1900 novel by John Buchan

The Half-Hearted is a 1900 novel of romance and adventure by the Scottish author John Buchan. It was Buchan's first novel in a modern setting and was written when he was 24 while working for an All-Souls fellowship and reading for the bar.

==Plot introduction==

The Half-Hearted is a novel in two parts: part I is a story of manners and romance in upper class Scotland, while part II is an action tale of adventure and duty in northern India. The novel is set in the closing years of the 19th century and explores the way in which the social expectations of the main characters shape the paths they must tread. It follows the life of Lewis Haystoun, a young Scottish laird, who finds himself unable to commit wholeheartedly to any course of action. His failure to seize the opportunity results in the woman he loves agreeing to marry a rival. Determined to face up to what he considers to be his cowardice, Haystoun departs for the Empire's north west frontier where he dies attempting to hold a narrow mountain pass single-handedly against an invading Cossack army.

==Plot==

When his local Member of Parliament decides to retire, Lewis Haystoun is persuaded to stand. Although he is liked and respected by his local tenants, he finds himself unable to speak wholeheartedly and with full conviction at the hustings and is beaten by his opponent, the ambitious and fluent social climber Albert Stocks. Following an initial meeting at a dinner party, both Haystoun and Stocks fall in love with Alice Wishart, the daughter of a rich city merchant. Miss Wishart initially favours Haystoun, but gradually becomes disenchanted with his apparent lack of ability to commit to anything. During a picnic on the moors, Miss Wishart slips and falls into a lake. Haystoun, standing beside her, hesitates just long enough to allow his rival to dive in and make the rescue. Haystoun is devastated, believes himself to be a coward and avoids Miss Wishart's company, pushing her more and more into the company of Stocks. Stocks asks her to marry him and, believing that Haystoun is not interested in her, she agrees.

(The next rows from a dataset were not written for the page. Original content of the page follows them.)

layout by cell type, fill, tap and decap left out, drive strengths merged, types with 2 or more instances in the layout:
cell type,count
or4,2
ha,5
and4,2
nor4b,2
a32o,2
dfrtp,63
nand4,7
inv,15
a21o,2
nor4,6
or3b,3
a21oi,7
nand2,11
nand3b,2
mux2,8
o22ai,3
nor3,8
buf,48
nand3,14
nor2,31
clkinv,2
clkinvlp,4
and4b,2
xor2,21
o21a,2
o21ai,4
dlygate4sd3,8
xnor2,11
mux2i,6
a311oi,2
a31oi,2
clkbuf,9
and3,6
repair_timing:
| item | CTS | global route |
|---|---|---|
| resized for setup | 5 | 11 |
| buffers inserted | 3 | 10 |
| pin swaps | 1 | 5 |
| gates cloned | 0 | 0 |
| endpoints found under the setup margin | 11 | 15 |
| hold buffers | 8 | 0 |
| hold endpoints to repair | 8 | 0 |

Rumours have reached the British Government of a possible danger to the Empire via an uncharted area of the northern Indian frontier. Haystoun has explored this area before, and when he is asked by a friend to go out again to reconnoitre in a semi-official capacity, he jumps at the chance to escape his situation and to prove his courage. The night before his departure, Haystoun and Miss Wishart meet and declare their mutual love for the first time. Although there would still be time for Miss Wishart to break off her engagement, the pair feel that they have been 'set apart by the fates' and they separate to follow their own individual paths.

In part II of the novel, Haystoun travels to the northern frontier lands where he learns of a Russian plot to invade India via a little-known narrow mountain pass in the Kashmir, with the help of the local hill tribes. Having become aware of an imminent Cossack attack, Haystoun sends word to the local fort, calling on them to telegraph warnings to the northern garrisons and settlements, and sets off alone to try to delay the invaders at the pass. There he dies heroically, but is able to delay the invasion for just time enough for the alarm to be raised and for defences to be put in place. The Empire is saved by his valiant efforts.

==Themes==

The novel embodies a type of plot common in late Victorian and early Edwardian popular fiction in which the lethargic, anxious, and self-doubting upper middle class British protagonist is revived and rennervated through exposure to the British Empire. Lewis Haystoun and his participation in 'the Great Game' sees him not only foil a Russian invasion but also master his crippling ennui and become awakened to the purpose of empire. The title of the novel, The Half-Hearted, reflects Haystoun's initial character. Other books of the period which reflect these themes include Arthur Conan Doyle's The Tragedy of the Korosko (1898), Anthony Hope's The Prisoner of Zenda (1893), and A.E.W. Mason's The Four Feathers (1902).

== Critical reception ==

In Clubland Heroes (1953, revised 1974), Richard Usborne suggested that this novel is in some ways more revealing of the Buchan 'decent-fellow' ethic than any other till the last, Sick Heart River, with Haystoun's death to some extent foreshadowing that of Edward Leithen in the later work. Buchan was only 25 when he completed The Half-Hearted, and had not at that stage quite found his wavelength. But in Haystoun there is much of his later characters Sandy Arbuthnot and Richard Hannay.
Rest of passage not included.